Kemudian, berebutlah gerombolan anak buah lelaki dengan HP sebesar kepala anjing itu, saling meneriakkan pesanan mereka. Gaduh dan memaksakan. Namun, penjual itu, dengan senyumnya yang selalu tertambat di kedua bibirnya, mencoba melayani dengan gegap gempita.
Kemudian, dengan segenap sukacita, setelah seluruh pesanannya terhidang, berlombalah, mereka, saling menyuapkan hidangan ke dalam mulutnya masing-masing. Lelaki itu, saya lihat, adalah yang paling lahap. Kunyahannya menghasilkan kecipak suara. Cpak…cpak…cpak…..
Dan, ketika mereka tengah lahap melibas hidangan mereka, tiba-tiba HP sebesar kepala anjing itu menggonggong. Tut…tut…tut…
Spontan disambarnya HP yang semula diletakkan di samping piring si lelaki itu. Dibukanya dan segera disambutnya suara dari seberang sana. Masih dengan mulut penuh makanan.
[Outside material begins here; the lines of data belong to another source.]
## config.mk

```make
export PLATFORM = sky130hd
export DESIGN_NAME = lste_ctrl
export DESIGN_NICKNAME = d
export VERILOG_FILES = /design/src/hdl/lste_pkg.sv /design/src/hdl/lste_ctrl.sv
export SDC_FILE = /design/constraint.sdc
export NUM_CORES = 1
export LEC_CHECK = 0
export ABC_AREA = 0
export BUFFER_PORTS_ARGS = -buffer_cell sky130_fd_sc_hd__buf_2
export CAP_MARGIN = 20
export CORE_UTILIZATION = 41
export CTS_BUF_LIST = sky130_fd_sc_hd__clkbuf_4 sky130_fd_sc_hd__clkbuf_8
export DETAILED_ROUTE_END_ITERATION = 10
export GPL_TIMING_DRIVEN = 0
export PLACE_DENSITY = 0.77
export SKIP_CTS_REPAIR_TIMING = 1
export SLEW_MARGIN = 0
export SYNTH_ARGS = -nofsm -noshare
export SYNTH_HDL_FRONTEND = slang
export SYNTH_SLANG_ARGS = --single-unit
```

## constraint.sdc

```tcl
create_clock -name i_clk -period 1.45 [get_ports i_clk]
set_input_delay 0.2175 -clock i_clk [delete_from_list [all_inputs] [get_ports i_clk]]
set_output_delay 0.2175 -clock i_clk [all_outputs]
set_load 0.05 [all_outputs]
```

## src/hdl/lste_pkg.sv

```systemverilog
// shared types and constants of the lzw string table engine
package lste_pkg;

    localparam int TABLE_ENTRIES = 4096;
    localparam int SLOT_W        = 12;
    localparam int STEP_W        = 13;
    localparam int PRED_W        = 16;
    localparam int FOLL_W        = 8;

    localparam logic [SLOT_W-1:0] SLOT_MASK  = 12'h0FFF;
    localparam logic [SLOT_W-1:0] PROBE_GAP  = 12'd101;
    localparam logic [PRED_W-1:0] HASH_OR    = 16'h0800;
    localparam logic [PRED_W-1:0] ROOT_PRED  = 16'hFFFF;
    localparam int                HASH_LSB   = 6;
    localparam logic [FOLL_W-1:0] ROOT_LAST  = 8'hFF;

    typedef enum logic [1:0] {
        FUNC_LOOKUP = 2'd0,
        FUNC_INSERT = 2'd1,
        FUNC_INIT   = 2'd2,
        FUNC_NOP    = 2'd3
    } t_func;

    typedef struct packed {
        logic              used;
        logic [SLOT_W-1:0] next;
        logic [PRED_W-1:0] pred;
        logic [FOLL_W-1:0] foll;
    } t_entry;

    typedef enum logic [3:0] {
        S_CLEAR,
        S_IDLE,
        S_HASH,
        S_HOME,
        S_LOOKUP,
        S_INS_HOME,
        S_TAIL,
        S_PROBE,
        S_FILL
    } t_state;

    typedef enum logic [2:0] {
        WR_NONE,
        WR_CLEAR,
        WR_HOME,
        WR_LINK,
        WR_CAND
    } t_wr;

    typedef enum logic [2:0] {
        RD_CUR,
        RD_HOME,
        RD_NEXT,
        RD_GAP,
        RD_STEP
    } t_rd;

    typedef enum logic [1:0] {
        RES_NONE,
        RES_CUR,
        RES_CAND,
        RES_FULL
    } t_res;

    typedef struct packed {
        logic load;
        logic root_ld;
        logic root_inc;
        logic hash;
        logic set_home;
        logic walk;
        logic probe_start;
        logic probe_next;
        logic clr_inc;
        logic finish;
        t_res res;
        t_wr  wr;
        t_rd  rd;
    } t_cmd;

    typedef struct packed {
        t_func in_func;
        t_func func;
        logic  init_mode;
        logic  used;
        logic  match;
        logic  next_zero;
        logic  step_last;
        logic  tail_last;
        logic  clr_last;
        logic  root_last;
    } t_sts;

endpackage

```

## src/hdl/lste_ctrl.sv

```systemverilog
// sequencer of the lzw string table engine
module lste_ctrl import lste_pkg::*; (
    input  logic i_clk,
    input  logic i_rst_n,
    input  logic start,
    input  t_sts i_sts,
    output t_cmd o_cmd,
    output logic busy
);

    t_state r_state, n_state;
    t_state w_ins_end;

    // where an insert goes when it is done: next root while seeding, else idle
    assign w_ins_end = (i_sts.init_mode && !i_sts.root_last) ? S_HASH : S_IDLE;

    always_ff @(posedge i_clk) begin
        if (!i_rst_n) begin
            r_state <= S_CLEAR;
        end else begin
            r_state <= n_state;
        end
    end

    always_comb begin
        n_state = r_state;
        unique case (r_state)
            S_CLEAR: begin
                if (i_sts.clr_last) begin
                    n_state = i_sts.init_mode ? S_HASH : S_IDLE;
                end
            end
            S_IDLE: begin
                if (start) begin
                    unique case (i_sts.in_func)
                        FUNC_INIT:                n_state = S_CLEAR;
                        FUNC_LOOKUP, FUNC_INSERT: n_state = S_HASH;
                        default:                  n_state = S_IDLE;
                    endcase
                end
            end
            S_HASH: n_state = S_HOME;
            S_HOME: begin
                n_state = (i_sts.func == FUNC_LOOKUP) ? S_LOOKUP : S_INS_HOME;
            end
            S_LOOKUP: begin
                if (i_sts.match || i_sts.next_zero || i_sts.step_last) begin
                    n_state = S_IDLE;
                end
            end
            S_INS_HOME: begin
                if (!i_sts.used) begin
                    n_state = w_ins_end;
                end else if (i_sts.next_zero) begin
                    n_state = S_PROBE;
                end else begin
                    n_state = S_TAIL;
                end
            end
            S_TAIL: begin
                if (i_sts.next_zero || i_sts.tail_last) begin
                    n_state = S_PROBE;
                end
            end
            S_PROBE: begin
                if (!i_sts.used) begin
                    n_state = S_FILL;
                end else if (i_sts.step_last) begin
                    n_state = w_ins_end;
                end
            end
            S_FILL: n_state = w_ins_end;
            default: n_state = S_IDLE;
        endcase
    end

    always_comb begin
        t_res v_ins_res;
        o_cmd.load        = 1'b0;
        o_cmd.root_ld     = 1'b0;
        o_cmd.root_inc    = 1'b0;
        o_cmd.hash        = 1'b0;
        o_cmd.set_home    = 1'b0;
        o_cmd.walk        = 1'b0;
        o_cmd.probe_start = 1'b0;
        o_cmd.probe_next  = 1'b0;
        o_cmd.clr_inc     = 1'b0;
        o_cmd.finish      = 1'b0;
        o_cmd.res         = RES_NONE;
        o_cmd.wr          = WR_NONE;
        o_cmd.rd          = RD_CUR;
        v_ins_res         = RES_NONE;
        busy              = (r_state != S_IDLE);

        unique case (r_state)
            S_CLEAR: begin
                o_cmd.wr      = WR_CLEAR;
                o_cmd.clr_inc = 1'b1;
                if (i_sts.clr_last && i_sts.init_mode) begin
                    o_cmd.root_ld = 1'b1;
                end
            end
            S_IDLE: begin
                if (start) begin
                    o_cmd.load = 1'b1;
                    if (i_sts.in_func == FUNC_NOP) begin
                        o_cmd.finish = 1'b1;
                    end
                end
            end
            S_HASH: o_cmd.hash = 1'b1;
            S_HOME: begin
                o_cmd.set_home = 1'b1;
                o_cmd.rd       = RD_HOME;
            end
            S_LOOKUP: begin
                if (i_sts.match) begin
                    o_cmd.finish = 1'b1;
                    o_cmd.res    = RES_CUR;
                end else if (i_sts.next_zero || i_sts.step_last) begin
                    o_cmd.finish = 1'b1;
                end else begin
                    o_cmd.walk = 1'b1;
                    o_cmd.rd   = RD_NEXT;
                end
            end
            S_INS_HOME, S_TAIL: begin
                if (r_state == S_INS_HOME && !i_sts.used) begin
                    o_cmd.wr  = WR_HOME;
                    v_ins_res = RES_CUR;
                end else if (i_sts.next_zero || i_sts.tail_last) begin
                    o_cmd.probe_start = 1'b1;
                    o_cmd.rd          = RD_GAP;
                end else begin
                    o_cmd.walk = 1'b1;
                    o_cmd.rd   = RD_NEXT;
                end
            end
            S_PROBE: begin
                if (!i_sts.used) begin
                    o_cmd.wr = WR_LINK;
                end else if (i_sts.step_last) begin
                    v_ins_res = RES_FULL;
                end else begin
                    o_cmd.probe_next = 1'b1;
                    o_cmd.rd         = RD_STEP;
                end
            end
            S_FILL: begin
                o_cmd.wr  = WR_CAND;
                v_ins_res = RES_CAND;
            end
            default: ;
        endcase

        // end of one insert: seeding moves silently to the next root, or ends
        if (v_ins_res != RES_NONE) begin
            if (i_sts.init_mode) begin
                if (i_sts.root_last) begin
                    o_cmd.finish = 1'b1;
                end else begin
                    o_cmd.root_inc = 1'b1;
                end
            end else begin
                o_cmd.finish = 1'b1;
                o_cmd.res    = v_ins_res;
            end
        end
    end

endmodule

```

==> out/qor.csv, run 1 <==
metric;value;unit
Worst EP kind;output port;
Mapped Area;649;um2
num rows;13;
Seq cells post-synth;4;
stop err;[ERROR DPL-0038] Utilization greater than 100%, impossible to legalize;
pre-CTS setup slack;-0.388;ns
last stage reached;global routing (5_1_grt);
Synth top area share;0.123;
clock tree sinks;4;
largest net degree at the start of global routing;11;
CTS root buf;clkbuf_4;
largest cells by area after synthesis;dfxtp_1 (12%), nand2_1 (5.8%), nor2_1 (4.6%);
area leader, netlist;dfxtp_1;
IO buf count;33;
syn nets;108;
Num CTS Buffers;3;
number of synthesized flops with an enable pin;0;
Mapped Cells;93;
Clock Path Buffers;2;
Die Wd;41.8;um
ys async rst share;0;
Die Ht;41.8;um
Mapped Avg Cell Area;6.98;um2
post-synthesis sequential area ratio;0.123;
I/O Pins;34;
Starting Density;0.470;
Synth Warn #;0;
Crit. endpoint post-GRT repair;o_cmd[15];
dominant synthesized flop cell;dfxtp_1;
status;did not finish;
DP Wirelength;1.60;mm
Distinct cells, synth;45;
Placer Congestion;0.826;
# H-tree levels;1;
-- cell usage after synthesis (2+ instances only) --
cell,n
nand4_1,2
dfxtp_1,4
inv_1,7
and2_1,2
nor2_1,8
nand2b_1,3
a31oi_1,2
nor4b_2,2
buf_2,4
nor3_1,3
nor2b_1,2
a21oi_1,3
nor4_1,2
o21ai_0,4
or3_1,2
nand2_1,10
mux2i_1,2
nand3_1,4
-- per-stage QoR --
stage | instance area (um2) | TNS (ns) | std cells
2_1_floorplan | 846 | -3.92 | 93
3_3_place_gp | 1030 | -3.21 | 141
3_5_place_dp | 1030 | -3.42 | 141
4_1_cts | 1050 | -7.88 | 144
-- cell families after synthesis --
logic type | synth area share
mux | 0.0308
simple gates | 0.486
buf+inv | 0.106
flops | 0.123
compound gates | 0.254
==> run 2, diff against run 1 <==
- CORE_AREA: unset -> 2 2 63 65
- CORE_UTILIZATION: 41 -> unset
- CTS_BUF_LIST: sky130_fd_sc_hd__clkbuf_4 sky130_fd_sc_hd__clkbuf_8 -> unset
- DIE_AREA: unset -> 0 0 65 67
- PLACE_DENSITY: 0.77 -> unset
- PLACE_DENSITY_LB_ADDON: unset -> 0.15
- clock period: 1.45 -> 1.9 ns (I/O delays scaled with it)
==> run 2 against run 1 <==
Compared with the run above:
- the flow now finishes, with violations (negative setup slack)
- synthesized cell count unchanged
- synthesized area unchanged
==> out/qor.csv, run 2 <==
metric;value;unit;change
worst hold slack;0.352;ns;
Sequential Area;86.3;um2;
Die Ht;67;um;+60%
multi-input logic area;617;um2;
crit-path cells;buf_6 -> nor4b_4 -> a41oi_2 -> o31a_1 -> buf_4 -> nor2b_4 -> buf_6;;
Reg with most FFs;r_state;;
crit path time final;1.99;ns;
Hold Vio Cnt, Final;0;;
hold path start;i_rst_n;;
num rows;22;;+9
Worst R2R Setup Slack;0.17;ns;
Mapped Cells;93;;unchanged
Arr. time, crit path;1.70;ns;
Starting Density;0.180;;-0.290
IO buf count;33;;unchanged
routed length per placed instance;13.9;um;
Slew HR;0.615;;
Post-DP Area;965;um2;-6.3%
Max Slew Vio Count;0;;
Worst Hold Class;input pin to flip-flop;;
post-synthesis sequential area ratio;0.123;;unchanged
Worst Path Buf+Inv;3;;
largest net degree at the start of global routing;11;;
max frequency;0.503;GHz;
Mapped Avg Cell Area;6.98;um2;unchanged
largest cells by area after synthesis;dfxtp_1 (12%), nand2_1 (5.8%), nor2_1 (4.6%);;
RSZ-0062 raised after global routing;yes;;
Die Wd;65;um;+56%
n_diodes;0;;
final instance area;0.00119;mm2;
Placer Congestion;0.773;;-6.4%
clock tree sinks;4;;unchanged
cells on worst reg2reg path;6;;
number of synthesized flops with an enable pin;0;;unchanged
Synth top cells by count;nand2_1 (10), nor2_1 (8), inv_1 (7);;
Top Registers;r_state (4);;
slowest stage delay, CP;0.34;ns;
Reg2Reg Launch Point;r_state[3];;
CTS root buf;clkbuf_8;;
dominant synthesized flop cell;dfxtp_1;;
most frequent CP cell;buf_6;;
Final WS setup;-0.0877;ns;
Hold Crit Depth;2;;
Via-to-Cell Ratio;4.73;;
Crit path max-delay family;buffers and inverters;;
Distinct cells, synth;45;;unchanged
Num CTS Buffers;3;;unchanged
initial antenna violation count;0;;
DP Wirelength;1.94;mm;+21%
period utilization;1.05;;
Pre-antenna DRT Iters;4;;
fillers;399;;
Final Routed Wirelength;2.60;mm;
sum of negative setup slack;-0.210;ns;
most frequent cells in the layout;buf_2 (23), buf_4 (13), nand2_1 (9);;
gr ovfl total;0;;
drt initial violations;22;;
worst slew pin tran;0.577;ns;
final setup vio count;3;;
top-count cell post-synth;nand2_1;;
critical path endpoint category;output port;;
first-pass GRT wire length;3.94;mm;
pre-CTS setup slack;-0.173;ns;+0.215 ns
Die ar.;0.00436;mm2;
Hold Path Sink;r_state[1];;
Slowest-stage cell, CP;dfxtp_2;;
Routed Antenna Nets;0;;
Synth top area share;0.123;;unchanged
Synth Warn #;0;;unchanged
total vias in the final route;885;;
area grow syn2layout;82.7;%;
pwr dens;1390;mW/mm2;
layout cell share with drive strength beyond 1;0.561;;
max reg flops;4;;
GRT Resource Usage Total;0.116;;
failing checks;negative setup slack;;
Startpoint Class;flip-flop;;
kind of critical path;flip-flop to output port;;
Seq cells post-synth;4;;unchanged
Max-Cap Viols;0;;
worst skew pair latency;0.21;ns;
clk_skew;0.00149;ns;
Req. time, crit path;1.62;ns;
DRC viols;0;;
Clock Path Buffers;2;;unchanged
# H-tree levels;1;;unchanged
vias in the first global route;834;;
syn nets;108;;unchanged
area leader, netlist;dfxtp_1;;
status;finished, violations left;;
Peak VDD IR;0.426;mV;
core footprint;0.00361;mm2;
I/O Pins;34;;unchanged
clk slew on worst S/H paths;0.03;ns;
commonest non-fill, non-tap cell in the layout;buf_2;;
Mapped Area;649;um2;unchanged
nets;156;;
TritonCTS clock tree;built;;
R2R Path End;r_state[1];;
crit-path max FO;5;;
ys async rst share;0;;unchanged
Pleak;0.000545;uW;
## run 2: cell counts after synthesis
Identical to the previous run, type by type.
## run 2: worst register-to-register path, stage by stage (launching register included)
cell	delay, ns
dfxtp_2	0.34
clkbuf_4	0.21
nor4b_4	0.36
nand2_2	0.14
buf_4	0.17
and4_4	0.16
o221a_1	0.23
## run 2: cell families after synthesis
group / after synthesis / synth area share
compound gates: 22 / 0.254
buf+inv: 14 / 0.106
flops: 4 / 0.123
mux: 2 / 0.0308
simple gates: 51 / 0.486
## run 2: worst max path at each step
stage	cells past startpoint	end	startpoint	slack, ns
floorplan	4	o_cmd[16]	r_state[1]	-0.60
global placement	7	o_cmd[8]	r_state[2]	-0.18
detailed placement	7	o_cmd[8]	r_state[2]	-0.17
CTS	7	o_cmd[8]	r_state[2]	-0.40
global route	7	o_cmd[15]	r_state[1]	-0.14
finish	7	o_cmd[15]	r_state[1]	-0.09
## run 2: power by group
part / leakage, uW / switching, uW / internal, uW
clock network: 0.0000216 / 38.6 / 135
registers: 0.0000343 / 38.9 / 120
logic: 0.000490 / 788 / 530
total: 0.000545 / 865 / 785
## run 2: through the flow
stage	total power, uW	instances	util
finish	1650	187	0.329
global route	1760	187	0.329
CTS	1450	177	0.279
detailed placement	1270	174	0.268
global placement	1270	174	0.268
floorplan	1040	93	-
## run 2: final cells by class
type                    instances  area share
well taps                      48      0.0506
multi-input cells              75       0.520
clock buffers                   3      0.0348
inverters                       7      0.0222
repair buffers                 43       0.242
plain buffers                   7      0.0580
flip-flops and latches          4      0.0728
## run 2: per-layer routing
layer	wire length [um]	up-vias	global-route usage	part of all wire
met5	0	-	0	0
met4	0	0	0.0160	0
met3	92	0	0.0152	0.035
met2	1320	20	0.196	0.51
met1	1190	421	0.159	0.46
li1	-	444	-	-
Power figures use the tool's default switching activity.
”Hallo…, ya? Sebentar lagi deh! Tanggung nih…lagi makan. Apa? Anjing benar si anu! Tidak bisa! Pokoknya proyek itu harus aku yang memenangkan! Kalau tidak biar aku kirim anjing-anjingku untuk menggititnya,” Dan, ditutupnya HP sebesar kepala anjing itu dengan kasar. Sebelum akhirnya dilemparkannya ke lantai.
Olala…aneh bin ajaib. HP itu bukannya hancur berkeping-keping ketika bersentuhan dengan lantai keramik putih itu. Justru berubah wujud menjadi sebenar-benarnya anjing dengan kepala HP. Kemudian, anjing itu, berlari, seperti sudah terkomando, melesat lari pergi. ”Ayo Kikik, buat jera si anu yang coba mengganggu proyekku!” teriak lelaki paling norak sedunia itu. Kepada anjing berkepala HP itu.
Saya dan rekan saya hanya terbengong melihat kejadian luar biasa itu. ”Olala..dunia…dunia,” serentak kami melolong demikian.